WORK REQUEST: Work through the records below and copy every line that includes "wdata".

DATA FOR THE TASK:
++++++++++
[src/hdl/ooo_pkg.sv]
//////////////////////////////
// Out-of-order core types
// Shared widths, ALU opcodes and branch kinds
//////////////////////////////

package ooo_pkg;

    // Operand and result value
    typedef logic [31:0] word_t;

    // ROB entry number, also the CDB tag; 0 means no producer
    typedef logic [3:0] rob_tag_t;

    // Dispatch target station
    typedef logic [2:0] rs_sel_t;

    // ALU operation and branch kind
    typedef logic [2:0] alu_op_t;
    typedef logic [1:0] br_type_t;

    localparam alu_op_t ALU_ADD = 3'd0;
    localparam alu_op_t ALU_SUB = 3'd1;
    localparam alu_op_t ALU_AND = 3'd2;
    localparam alu_op_t ALU_OR  = 3'd3;
    localparam alu_op_t ALU_XOR = 3'd4;
    localparam alu_op_t ALU_SLL = 3'd5;
    localparam alu_op_t ALU_SRL = 3'd6;
    // Signed set-less-than
    localparam alu_op_t ALU_SLT = 3'd7;

    localparam br_type_t BR_NONE = 2'd0;
    localparam br_type_t BR_EQ   = 2'd1;
    localparam br_type_t BR_NE   = 2'd2;
    // Signed compare
    localparam br_type_t BR_LT   = 2'd3;

endpackage
[src/hdl/issue_execute_top.sv]
//////////////////////////////
// Issue and execute slice
// Stations, select and ALU on one CDB
//////////////////////////////

`timescale 1ns/1ps

module issue_execute_top import ooo_pkg::*; #(
    parameter int NUM_RS = 4
) (
    input  logic              clk,
    input  logic              reset,
    input  logic              mispredicted,
    input  logic              stall,
    input  rs_sel_t           rs_dest,
    input  alu_op_t           d_alu_op,
    input  br_type_t          d_branch_type,
    input  rob_tag_t          d_rob_entry,
    input  rob_tag_t          d_qj,
    input  rob_tag_t          d_qk,
    input  word_t             d_vj,
    input  word_t             d_vk,
    output logic [NUM_RS-1:0] busy_bus,
    output logic              cdb_valid,
    output rob_tag_t          cdb_rob_entry,
    output word_t             cdb_result,
    output logic              cdb_branch_taken
);
    logic [NUM_RS-1:0] ready_bus;
    logic [NUM_RS-1:0] consume;

    alu_op_t  rs_alu_op      [NUM_RS];
    br_type_t rs_branch_type [NUM_RS];
    rob_tag_t rs_rob_entry   [NUM_RS];
    word_t    rs_vj          [NUM_RS];
    word_t    rs_vk          [NUM_RS];

    logic     issue_valid;
    alu_op_t  issue_alu_op;
    br_type_t issue_branch_type;
    rob_tag_t issue_rob_entry;
    word_t    issue_vj;
    word_t    issue_vk;

    rs_bank #(.NUM_RS(NUM_RS)) u_bank (
        .clk           (clk),
        .reset         (reset),
        .mispredicted  (mispredicted),
        .stall         (stall),
        .rs_dest       (rs_dest),
        .d_alu_op      (d_alu_op),
        .d_branch_type (d_branch_type),
        .d_rob_entry   (d_rob_entry),
        .d_qj          (d_qj),
        .d_qk          (d_qk),
        .d_vj          (d_vj),
        .d_vk          (d_vk),
        .cdb_valid     (cdb_valid),
        .cdb_rob_entry (cdb_rob_entry),
        .cdb_result    (cdb_result),
        .consume       (consume),
        .busy_bus      (busy_bus),
        .ready_bus     (ready_bus),
        .alu_op        (rs_alu_op),
        .branch_type   (rs_branch_type),
        .rob_entry     (rs_rob_entry),
        .vj            (rs_vj),
        .vk            (rs_vk)
    );

    // Consume goes back to the bank in the issue cycle
    fu_select #(.NUM_RS(NUM_RS)) u_select (
        .ready_bus         (ready_bus),
        .alu_op            (rs_alu_op),
        .branch_type       (rs_branch_type),
        .rob_entry         (rs_rob_entry),
        .vj                (rs_vj),
        .vk                (rs_vk),
        .issue_valid       (issue_valid),
        .issue_alu_op      (issue_alu_op),
        .issue_branch_type (issue_branch_type),
        .issue_rob_entry   (issue_rob_entry),
        .issue_vj          (issue_vj),
        .issue_vk          (issue_vk),
        .consume           (consume)
    );

    int_alu u_alu (
        .clk               (clk),
        .reset             (reset),
        .mispredicted      (mispredicted),
        .issue_valid       (issue_valid),
        .issue_alu_op      (issue_alu_op),
        .issue_branch_type (issue_branch_type),
        .issue_rob_entry   (issue_rob_entry),
        .issue_vj          (issue_vj),
        .issue_vk          (issue_vk),
        .cdb_valid         (cdb_valid),
        .cdb_rob_entry     (cdb_rob_entry),
        .cdb_result        (cdb_result),
        .cdb_branch_taken  (cdb_branch_taken)
    );

endmodule
===== src/source/soc_pkg.sv =====
package soc_pkg;

	localparam int DATA_W = 32;
	localparam int ADDR_W = 32;
	localparam int LED_W = 10;

	typedef logic [DATA_W-1:0] word_t;
	typedef logic [ADDR_W-1:0] addr_t;

	// Top address nibble
	typedef enum logic [3:0] {
		REGION_RAM = 4'h2,
		REGION_BRIDGE = 4'h5
	} region_e;

	// Peripheral select nibble behind the bridge
	typedef enum logic [3:0] {
		DEV_TIMER = 4'h5,
		DEV_SYSREG = 4'h9
	} device_e;

	typedef enum logic [1:0] {
		MASTER_NONE = 2'd0,
		MASTER_IBUS = 2'd1,
		MASTER_DBUS = 2'd2,
		MASTER_DMA = 2'd3
	} master_e;

	typedef enum logic [3:0] {
		TIMER_COUNT = 4'd0,
		TIMER_COMPARE = 4'd1
	} timer_reg_e;

	typedef enum logic [3:0] {
		SYSREG_DEVICE_ID = 4'd0,
		SYSREG_RAM_SIZE = 4'd1,
		SYSREG_LEDS = 4'd2
	} sysreg_e;

endpackage


===== src/source/bus_if.sv =====
interface bus_if import soc_pkg::*; ();

	logic request;
	logic rw;
	addr_t address;
	word_t wdata;
	word_t rdata;
	logic ready;
	master_e source;

	modport master (
		output request, rw, address, wdata, source,
		input rdata, ready
	);

	modport slave (
		input request, rw, address, wdata, source,
		output rdata, ready
	);

endinterface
++++++++++
REPLY:
	word_t wdata;
		output request, rw, address, wdata, source,
		input request, rw, address, wdata, source,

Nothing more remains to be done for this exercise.